Uptake of the whooping cough vaccine in pregnant mothers has been "extraordinarily good" in England, the Department of Health says.

The jab was introduced UK-wide in the autumn as an emergency measure to protect newborn babies during the worst outbreak of the disease in 20 years.

There have been nearly 10,000 UK cases this year and 13 babies have died.

A month after the scheme was announced, 44% of eligible women in England had had the jab.

The director of immunisation in England, Prof David Salisbury, told the BBC: "It really is an extraordinarily good result.

"October's the first month we've got figures and to go straight in at 40% is fantastic."
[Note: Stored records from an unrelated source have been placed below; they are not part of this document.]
**src/verilog/rd_cfg.svh**
```systemverilog
// rate divider register offsets, field positions and reset values
`ifndef RD_CFG_SVH
`define RD_CFG_SVH

// device write registers, index on the device write port
`define RD_REG_TC_LOW 2'h0
`define RD_REG_TC_HIGH 2'h1
`define RD_REG_MISC 2'h2
`define RD_REG_RATIO 2'h3

// misc_ctrl_reg fields
`define RD_MISC_EN_BIT 0
`define RD_MISC_SRC_BIT 1
`define RD_MISC_RESET 8'h00
`define RD_TC_RESET 16'h0000
`define RD_TC_BYTE_RESET 8'h00

// clock_ratio_reg field: two bits at D7..D6
`define RD_RATIO_LSB 6
`define RD_RATIO_RESET 2'h0

// square-wave periods per data bit, minus one
`define RD_DIV_X1 6'h00
`define RD_DIV_X16 6'h0F
`define RD_DIV_X32 6'h1F
`define RD_DIV_X64 6'h3F

// controller register byte offsets
`define RD_HOST_TC 4'h0
`define RD_HOST_CTRL 4'h4
`define RD_HOST_STAT 4'h8

// controller ctrl fields
`define RD_CTRL_SRC_BIT 0
`define RD_CTRL_EN_BIT 1
`define RD_CTRL_RATIO_LSB 2
`define RD_CTRL_RESET 4'h0

`endif

```
**src/verilog/rd_pkg.sv**
```systemverilog
// rate divider shared types
`default_nettype none

package rd_pkg;

	// clock mode: receive clock to data rate ratio
	typedef enum logic [1:0] {
		RD_X1 = 2'b00,
		RD_X16 = 2'b01,
		RD_X32 = 2'b10,
		RD_X64 = 2'b11
	} rd_ratio_t;

	// controller sequencer states
	typedef enum logic [2:0] {
		RD_IDLE = 3'b000,
		RD_STOP = 3'b001,
		RD_TCL = 3'b010,
		RD_TCH = 3'b011,
		RD_RATIO = 3'b100,
		RD_SRC = 3'b101,
		RD_ENA = 3'b110
	} rd_host_state_t;

endpackage : rd_pkg

`default_nettype wire
```
**src/verilog/rd_if.sv**
```systemverilog
// rate divider register write link between controller and divider
`timescale 1ns/1ps
`default_nettype none

interface rd_if;
	logic wr_en;
	logic [1:0] addr;
	logic [7:0] wdata;

	modport dev (input wr_en, input addr, input wdata);
	modport host (output wr_en, output addr, output wdata);
endinterface : rd_if

`default_nettype wire

```
**src/verilog/rd_device.sv**
```systemverilog
// rate divider: programmable baud rate generator of one serial channel
`timescale 1ns/1ps
`default_nettype none

`include "rd_cfg.svh"

module rd_device (
	input wire logic core_clk_in,
	input wire logic srst_in,
	rd_if.dev bus,
	input wire logic rx_clock_pin_in,
	input wire logic tx_clk_from_aux_in,
	input wire logic rx_clk_from_aux_in,
	output logic rate_clk_out,
	output logic tx_mux_clk_out,
	output logic rx_mux_clk_out,
	output logic bit_tick_out,
	output logic aux_clock_pin_out,
	output logic aux_clock_pin_oe_out,
	output logic running_out
);

	// write registers
	logic [7:0] tc_low_reg;
	logic [7:0] tc_high_reg;
	logic [7:0] misc_ctrl_reg;
	rd_pkg::rd_ratio_t clock_ratio_reg;

	// write decode
	wire wr_tc_low = bus.wr_en && (bus.addr == `RD_REG_TC_LOW);
	wire wr_tc_high = bus.wr_en && (bus.addr == `RD_REG_TC_HIGH);
	wire wr_misc = bus.wr_en && (bus.addr == `RD_REG_MISC);
	wire wr_ratio = bus.wr_en && (bus.addr == `RD_REG_RATIO);

	// register fields
	wire [15:0] tc_value = {tc_high_reg, tc_low_reg};
	wire en_bit = misc_ctrl_reg[`RD_MISC_EN_BIT];
	wire src_core = misc_ctrl_reg[`RD_MISC_SRC_BIT];

	// register writes; tc is taken raw, the counter only samples it at start and at reload
	always_ff @(posedge core_clk_in) begin
		if (srst_in) begin
			tc_low_reg <= `RD_TC_BYTE_RESET;
			tc_high_reg <= `RD_TC_BYTE_RESET;
			misc_ctrl_reg <= `RD_MISC_RESET;
			clock_ratio_reg <= rd_pkg::rd_ratio_t'(`RD_RATIO_RESET);
		end else begin
			if (wr_tc_low) begin
				tc_low_reg <= bus.wdata;
			end
			if (wr_tc_high) begin
				tc_high_reg <= bus.wdata;
			end
			if (wr_misc) begin
				misc_ctrl_reg <= bus.wdata;
			end
			if (wr_ratio) begin
				clock_ratio_reg <= rd_pkg::rd_ratio_t'(bus.wdata[`RD_RATIO_LSB +: 2]);
			end
		end
	end

	// rx pin comes from outside: two flip-flops, then a third for the edge
	logic pin_s1;
	logic pin_s2;
	logic pin_s3;
	always_ff @(posedge core_clk_in) begin
		if (srst_in) begin
			pin_s1 <= 1'b0;
			pin_s2 <= 1'b0;
			pin_s3 <= 1'b0;
		end else begin
			pin_s1 <= rx_clock_pin_in;
			pin_s2 <= pin_s1;
			pin_s3 <= pin_s2;
		end
	end

	// counter clock: one tick per rising pin edge or every core cycle
	wire pin_rise = pin_s2 && !pin_s3;
	wire gen_tick = src_core ? 1'b1 : pin_rise;

	// enable synchroniser stepped by the generator clock; clear is immediate
	logic en_s1;
	logic en_s2;
	always_ff @(posedge core_clk_in) begin
		if (srst_in || !en_bit) begin
			en_s1 <= 1'b0;
			en_s2 <= 1'b0;
		end else if (gen_tick) begin
			en_s1 <= 1'b1;
			en_s2 <= en_s1;
		end
	end

	// enable bit gates directly so a clear needs no generator edge
	wire running = en_bit && en_s2;
	logic running_q;
	wire start = running && !running_q;

	// down counter state
	logic [15:0] count;
	logic reload_pend;
	logic sq_out;
	wire at_zero = (count == 16'h0000);
	wire toggle_now = running && !start && gen_tick && !reload_pend && at_zero;
	wire rise_now = toggle_now && !sq_out;

	// counter: load tick, tc decrements, zero tick, so tc+2 ticks per half
	always_ff @(posedge core_clk_in) begin
		if (srst_in) begin
			running_q <= 1'b0;
			count <= `RD_TC_RESET;
			reload_pend <= 1'b0;
			sq_out <= 1'b1;
		end else begin
			running_q <= running;
			if (!running) begin
				reload_pend <= 1'b0;
				sq_out <= 1'b1;
			end else if (start) begin
				sq_out <= 1'b1;
				count <= tc_value;
				reload_pend <= 1'b0;
			end else if (gen_tick) begin
				if (reload_pend) begin
					count <= tc_value;
					reload_pend <= 1'b0;
				end else if (at_zero) begin
					sq_out <= !sq_out;
					reload_pend <= 1'b1;
				end else begin
					count <= count - 16'h0001;
				end
			end
		end
	end

	// square-wave periods per data bit from the clock mode
	logic [5:0] mode_last;
	always_comb begin
		unique case (clock_ratio_reg)
			rd_pkg::RD_X1: mode_last = `RD_DIV_X1;
			rd_pkg::RD_X16: mode_last = `RD_DIV_X16;
			rd_pkg::RD_X32: mode_last = `RD_DIV_X32;
			rd_pkg::RD_X64: mode_last = `RD_DIV_X64;
		endcase
	end

	// bit tick: one pulse per mode square-wave periods
	logic [5:0] mode_cnt;
	logic bit_tick;
	wire mode_wrap = (mode_cnt >= mode_last);
	always_ff @(posedge core_clk_in) begin
		if (srst_in || !running) begin
			mode_cnt <= 6'h00;
			bit_tick <= 1'b0;
		end else begin
			bit_tick <= rise_now && mode_wrap;
			if (rise_now) begin
				mode_cnt <= mode_wrap ? 6'h00 : mode_cnt + 6'h01;
			end
		end
	end

	// aux pin only when neither channel clock is taken from it
	wire aux_free = !tx_clk_from_aux_in && !rx_clk_from_aux_in;
	logic aux_oe;
	always_ff @(posedge core_clk_in) begin
		if (srst_in) begin
			aux_oe <= 1'b0;
		end else begin
			aux_oe <= aux_free && running;
		end
	end

	// outputs; the square wave feeds both channel clock muxes
	assign rate_clk_out = sq_out;
	assign tx_mux_clk_out = sq_out;
	assign rx_mux_clk_out = sq_out;
	assign bit_tick_out = bit_tick;
	assign aux_clock_pin_out = sq_out;
	assign aux_clock_pin_oe_out = aux_oe;
	assign running_out = running;

endmodule : rd_device

`default_nettype wire

```
**src/flat_wrapper.sv**
```systemverilog
// flat-port wrapper written by rule: the top's interface ports become plain ports
module rd_device_flat 
  (core_clk_in, srst_in, rx_clock_pin_in, tx_clk_from_aux_in, rx_clk_from_aux_in, rate_clk_out, tx_mux_clk_out, rx_mux_clk_out, bit_tick_out, aux_clock_pin_out, aux_clock_pin_oe_out, running_out, bus_wr_en, bus_addr, bus_wdata);
  rd_if bus_i ();
  input wire logic core_clk_in;
  input wire logic srst_in;
  input wire logic rx_clock_pin_in;
  input wire logic tx_clk_from_aux_in;
  input wire logic rx_clk_from_aux_in;
  output logic rate_clk_out;
  output logic tx_mux_clk_out;
  output logic rx_mux_clk_out;
  output logic bit_tick_out;
  output logic aux_clock_pin_out;
  output logic aux_clock_pin_oe_out;
  output logic running_out;
  input wire logic [$bits(bus_i.wr_en)-1:0] bus_wr_en;
  input wire logic [$bits(bus_i.addr)-1:0] bus_addr;
  input wire logic [$bits(bus_i.wdata)-1:0] bus_wdata;
  assign bus_i.wr_en = bus_wr_en;
  assign bus_i.addr = bus_addr;
  assign bus_i.wdata = bus_wdata;
  rd_device u_core (.core_clk_in(core_clk_in), .srst_in(srst_in), .bus(bus_i), .rx_clock_pin_in(rx_clock_pin_in), .tx_clk_from_aux_in(tx_clk_from_aux_in), .rx_clk_from_aux_in(rx_clk_from_aux_in), .rate_clk_out(rate_clk_out), .tx_mux_clk_out(tx_mux_clk_out), .rx_mux_clk_out(rx_mux_clk_out), .bit_tick_out(bit_tick_out), .aux_clock_pin_out(aux_clock_pin_out), .aux_clock_pin_oe_out(aux_clock_pin_oe_out), .running_out(running_out));
endmodule
```
**config.mk**
```make
export PLATFORM = sky130hd
export DESIGN_NAME = rd_device_flat
export DESIGN_NICKNAME = d
export VERILOG_FILES = /design/src/verilog/rd_pkg.sv /design/src/verilog/rd_if.sv /design/src/verilog/rd_device.sv /design/src/flat_wrapper.sv
export VERILOG_INCLUDE_DIRS = /design/src /design/src/verilog
export SDC_FILE = /design/constraint.sdc
export NUM_CORES = 1
export LEC_CHECK = 0
export BUFFER_PORTS_ARGS = -buffer_cell sky130_fd_sc_hd__clkbuf_2
export CAP_MARGIN = 0
export CORE_MARGIN = 2
export CORE_UTILIZATION = 50
export CTS_BUF_LIST = sky130_fd_sc_hd__clkbuf_8
export DETAILED_ROUTE_END_ITERATION = 8
export GPL_TIMING_DRIVEN = 0
export PLACE_DENSITY_LB_ADDON = 0.05
export SETUP_SLACK_MARGIN = 0.4
export SYNTH_ARGS = -nofsm -noshare
export SYNTH_HDL_FRONTEND = slang
export SYNTH_SLANG_ARGS = --single-unit
```
**constraint.sdc**
```tcl
create_clock -name core_clk_in -period 2.85 [get_ports core_clk_in]
set_clock_uncertainty 0.2 [all_clocks]
set_input_delay 0.285 -clock core_clk_in [delete_from_list [all_inputs] [get_ports core_clk_in]]
set_output_delay 0.285 -clock core_clk_in [all_outputs]
set_load 0.02 [all_outputs]
```
* Word level (Yosys, flattened, before mapping) *
Cells that the tools add are included.

word-level totals
  flip-flop bits (word level) = 52
  word-level logic and storage cells = 70

operators by class
  add/sub/neg operators = 2
  order comparisons = 1
  equal/unequal tests = 7
  multiplexer cells = 9
  bitwise logic cells = 2
  reductions and logical operators = 33

operators with widths
  cell                                                  count
  2-to-1 mux 16 bit                                     4
  case mux 6 bit (4 select lines)                       1
  zero test 16 bit                                      1
  subtractor 16 x 1 -> 16 bit (second input constant)   1
  logical AND 1 bit                                     15
  zero test 1 bit                                       9
  equality test 2 bit (second input constant)           4
  adder 6 x 1 -> 6 bit (second input constant)          1
  >= comparator 6 bit                                   1
  2-to-1 mux 6 bit                                      1
  AND reduction 3 bit                                   2
  equality test 2 x 1 -> 1 bit (second input constant)  2
  zero test 2 bit                                       2
  2-to-1 mux 1 bit                                      3
  != test 3 x 1 -> 1 bit (second input constant)        1
  OR reduction 3 bit                                    1
  logical OR 1 bit                                      2
  inverter 1 bit                                        2
  nonzero test 2 bit                                    1

* Depth between registers and ports, before layout *
Gate-level depths: netlist of run 1.

  depth in word-level cells = 9
  mapped depth = 8
  mapped depth without buffers = 7

* Worst setup path after synthesis of run 1 *
No wires, ideal clock.

  path type = register -> register
  from = reg u_core.clock_ratio_reg[1]
  to = reg u_core.mode_cnt[4]
  library setup time = 96 ps
  arrival = 2,059 ps
  data required time = 2,554 ps
  slack = 495 ps
  cell stages (with the launch flop) = 8
  clock period less this slack = 2,355 ps
  cells stage by stage = dfxtp_1 nor2_1 ha_1 or3_1 a221o_1 a221oi_4 nand2_2 o41ai_2

between the ends
  word-level cells in the longest chain between the ends = 4
  elaborated cells on any way between the ends = 7
  classes of those cells = order compare (1); eq/ne (3); mux (2); reduce/logical (1)

ends and longest elaborated chain
  what                                         line              RTL
  start, declared                              rd_device.sv:27   rd_pkg::rd_ratio_t clock_ratio_reg;
  start signal, assigned                       rd_device.sv:46   clock_ratio_reg <= rd_pkg::rd_ratio_t'(`RD_RATIO_RESET);
  start signal, assigned                       rd_device.sv:58   clock_ratio_reg <= rd_pkg::rd_ratio_t'(bus.wdata[`RD_RATIO_LSB +: 2]);
  equality test 2 bit (tied with other cells)  rd_device.sv:142  unique case (clock_ratio_reg)
  case mux 6 bit (4 select lines) *            rd_device.sv:142
  >= comparator 6 bit *                        rd_device.sv:153  wire mode_wrap = (mode_cnt >= mode_last);
  2-to-1 mux 6 bit *                           rd_device.sv:161  mode_cnt <= mode_wrap ? 6'h00 : mode_cnt + 6'h01;
  end signal, assigned                         rd_device.sv:161
  end, declared                                rd_device.sv:151  logic [5:0] mode_cnt;

Every way passes the cells marked *; elsewhere a longest branch is shown, timed or not.
A chain may end at the register's enable or synchronous reset.

* Final worst setup path of run 1 *
  from = reg u_core.clock_ratio_reg[1]
  to = reg u_core.mode_cnt[1]

Same word-level chain as after synthesis.

==> run metrics, run 1 <==
CP max stage delay roughly 0.37 ns; synthesized area per cell ~8.5 um^2; Seq/Total Area, Yosys about two fifths; initial DRC count between 100 and 150; FF-to-FF path depth 8; gp weighted congestion ~0.83; Reg2Reg Launch Point u_core.clock_ratio_reg[1]; total CTS buffers 5; Critical Path RT 2.89 ns; final hold violations 0; reg2reg setup slack around 0.46 ns; ant diodes 0; Slew headroom between 30% and 40%; # rows 26; Place WS between 0.1 and 0.15 ns; initial antenna violation count 0; DP HPWL about 4500 um; critical-path maximum fanout 3; Worst Tran Pin Value ~0.93 ns; CP startpoint kind register; Final Max Slew Viols 0; CP startpoint u_core.clock_ratio_reg[1]; Remaining Overflow, GRT 0; Gate Count Post-Synth about 310; initial core utilization 51.85%; CP Capture Type register; hold_sp bus_wdata[2]; setup_tns 0 ns; Hold Path Stages 3; DR vias/cell approximately 5.6; Min Clock Period, post-route between 2 and 2.5 ns; Filler Cell Count between 400 and 500; Placed Cells approximately 400; routed vias between 2000 and 2500; max reg flops 16; Clk Tree Root Cell clkbuf_8; top cells by area, synth dfxtp_1 39%, mux2i_1 7.5%, nor2_1 5.8%, a21oi_1 3.9%, o21ai_0 3.2%; Syn Nets ~330; Most used DFF post-synth dfxtp_1; first-pass GRT wire length between 10000 and 15000 um; Synth Cell Area around 2700 um^2; Unique masters post-synth 56; Core Area between 5000 and 6000 um^2; Max clock buf depth 2; H-tree levels 2; area of the die approximately 6000 um^2; Final Setup Violations 0; CTS clk-pin slew, worst paths roughly 0.09 ns; RSZ-0062 raised after global routing yes; cell at the slowest stage of the critical path dfxtp_4; ratio of cells with drive above 1 in the final layout a little under a fifth; Post-Layout Cell Count ~420; CTS Sinks 52; fin crit share 83.71%; total power between 1 and 1.5 mW; final worst slack 0.4643 ns; I/O Buffers 21; WL/cell about 15 um; post-synth top area cell dfxtp_1; critical-path cell list nor2_4 -> ha_4 -> or3_1 -> a221o_1 -> a221oi_4 -> buf_4 -> nand4_1 -> o21ai_1; vias in the first global route ~2100; Async SR Flop Fraction 0%; kind of critical path register to register; remaining antenna violation count 0; global-route usage over all layers between 20% and 30%; worst hold-check path type primary input to register; CP arrival 2.42 ns; crit path capture u_core.mode_cnt[1]; nets around 370; Yosys Warn Count 0; MaxCap Viol Count 0; post-layout util a little over 60%; clk_lat worst skew 0.30 ns; most frequent cells after synthesis 52 x dfxtp_1, 41 x nor2_1, 21 x a21oi_1, 20 x mux2i_1, 20 x nand2_1; Ports 23; Pwr Density roughly 430 nW/um^2; cell with the most instances after synthesis dfxtp_1; FF+latch count, synth 52; pin count of the biggest net entering global routing 16; CTS tree yes; FF-to-FF End u_core.mode_cnt[1]; Die Y 77.01 um; Leak 1.312 nW; run status finished, final reports clean; maximum vdd ir drop 0.3033 mV; DRC 0; Total Wirelength 6266 um; Layout area overhead 17.09%; Max Clk Rate 0.4192 GHz; Die Width roughly 77 um; post-synth top area share between 30% and 40%; drt pass-1 iters 4; number of synthesized flops with an enable pin 0
## placed cells by master, fill, tap and decap left out, types with 3 or more instances in the layout
master	instances
o32ai_1	4
a21o_1	9
ha_1	4
dfxtp_1	50
buf_4	12
nor2_1	39
inv_1	14
or2_2	3
a22oi_1	3
clkbuf_2	22
and3_1	7
a21oi_1	21
nand3b_1	5
clkbuf_8	5
nor2b_1	6
o21ai_1	3
nand2b_1	4
o21ai_0	17
nor3b_1	4
nand2_1	20
clkbuf_1	7
nand3_1	10
nor3_1	8
nand4b_1	3
dlygate4sd3_1	3
mux2i_1	20
## worst min-delay path by stage
stage                                              to  slack [ns]
after floorplan           u_core.aux_clock_pin_oe_out        0.16
after global placement                  u_core.pin_s2        0.22
after detailed placement                u_core.pin_s2        0.23
after CTS                       u_core.tc_high_reg[5]        0.03
after global routing            u_core.tc_high_reg[2]        0.04
final                            u_core.tc_low_reg[2]        0.03
## per-layer routing
layer  track usage, %  routed length [um]  vias to the layer above
li1                 -                   -                     1198
met4            5.357                  57                        0
met3            3.765                 288                        5
met5                0                   0                        -
met2            32.98                2717                       68
met1            32.91                3203                     1113
## repair_timing
item | in CTS | in global routing
endpoints found under the setup margin | 23 | 22
gates resized for setup | 6 | 10
pin swaps | 3 | 5
setup buffers | 7 | 1
hold buffers | 3 | 0
endpoints found under the hold margin | 2 | 0
## logic make-up (layout without fill, tap and decap cells)
family | after synthesis | count (layout) | synth area share [%]
multiplexers | 20 | 20 | 7.512
AO/OA/AOI/OAI | 78 | 78 | 20.56
flip-flops | 52 | 52 | 39.06
XOR/XNOR | 1 | 1 | 0.3287
buffers and inverters | 31 | 71 | 5.399
AND/OR/NAND/NOR | 126 | 126 | 24.79
adder cells (fa/ha/maj) | 5 | 5 | 2.347
## report_power, final
part           internal (mW)  leakage, nW  switching [mW]
registers              0.736        0.422         0.00880
clock network          0.258       0.0593           0.243
logic                 0.0477        0.831          0.0482
## through the flow
| step | hold WS (ns) | area (um^2) |
|---|---|---|
| final | 0.02894 | 3120 |
| after global routing | 0.04388 | 3120 |
| after CTS | 0.02658 | 3067 |
| after detailed placement | 0.2299 | 2858 |
| after global placement | 0.2183 | 2858 |
| after floorplan | 0.1618 | 2665 |
## layout make-up
cell class | count | area (um^2) | area share, %
buffer | 17 | 92.59 | 2.967
clock buffer | 5 | 68.82 | 2.205
clock inverter | 3 | 38.79 | 1.243
inverter | 14 | 52.55 | 1.684
multi-input combinational | 230 | 1533 | 49.12
sequential | 52 | 1049 | 33.60
tap | 70 | 87.58 | 2.807
timing repair buffer | 32 | 198.9 | 6.375
## critical path, delay by kind of cell (launching register included)
| kind | cells | cell delay [ns] |
|---|---|---|
| adders and majority gates | 1 | 0.21 |
| AOI/OAI and AO/OA | 3 | 0.81 |
| and+or+nand+nor | 3 | 0.59 |
| DFF | 1 | 0.37 |
| buffers and inverters | 1 | 0.15 |
Note: power is estimated with default switching activity, not from simulation.
==> run 2, diff against run 1 <==
ABC_AREA = 1   (was not set)
clock period = 2.1 ns   (was 2.85 ns; I/O delays follow)
==> run 2 against run 1 <==
Register-to-register slack lost 0.06 ns; highest routed layer unchanged; final area grew 13%; clock-buffer cell count is the same; clock power grew 38%.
He said the figures were better than for flu vaccine uptake in pregnant women, but he still wanted more women to take up the offer.

Whooping cough in adulthood can be grim, but is rarely life-threatening. The vaccine was introduced to protect newborn babies as they are the most vulnerable to the infection as they will not begin their childhood vaccines until two months of age.

The infection can stop a baby breathing or lead to pneumonia, brain damage, weight loss and death.

Pregnant women, between 28 and 38 weeks, are offered the jab and in October, about 18,000 women were vaccinated.

It prompts the mother's immune system to create more antibodies to attack the whooping cough bacterium. The antibodies should pass from the mother to the child in the womb and offer protection when a baby is born.

'Not bad at all'

It is still too early to fully assess the success of the scheme. Early data shows that in August, there were 72 infections in children under the age of one. That fell to 67 when the vaccination programme started in mid-September and fell again to 46 in October.

Prof Salisbury said the knowledge that whooping cough could be fatal had been a "strong motivating force" for expecting mothers.

Dr David Elliman, from the Royal College of Paediatrics and Child Health, said the figures were "not bad at all" considering how quickly the vaccination programme was introduced.

He added: "Obviously you want to aim much higher, but I would expect it to go up.

"There has been quite a lot of publicity about deaths in babies, which would have tipped it [in favour of having the jab] for many pregnant mothers."

There are surges in whooping cough cases every three to four years. However, the current outbreak has affected nearly 10 times as many people as the previous outbreak in 2008.

Equivalent vaccine uptake figures for Scotland, Wales and Northern Ireland are not yet available.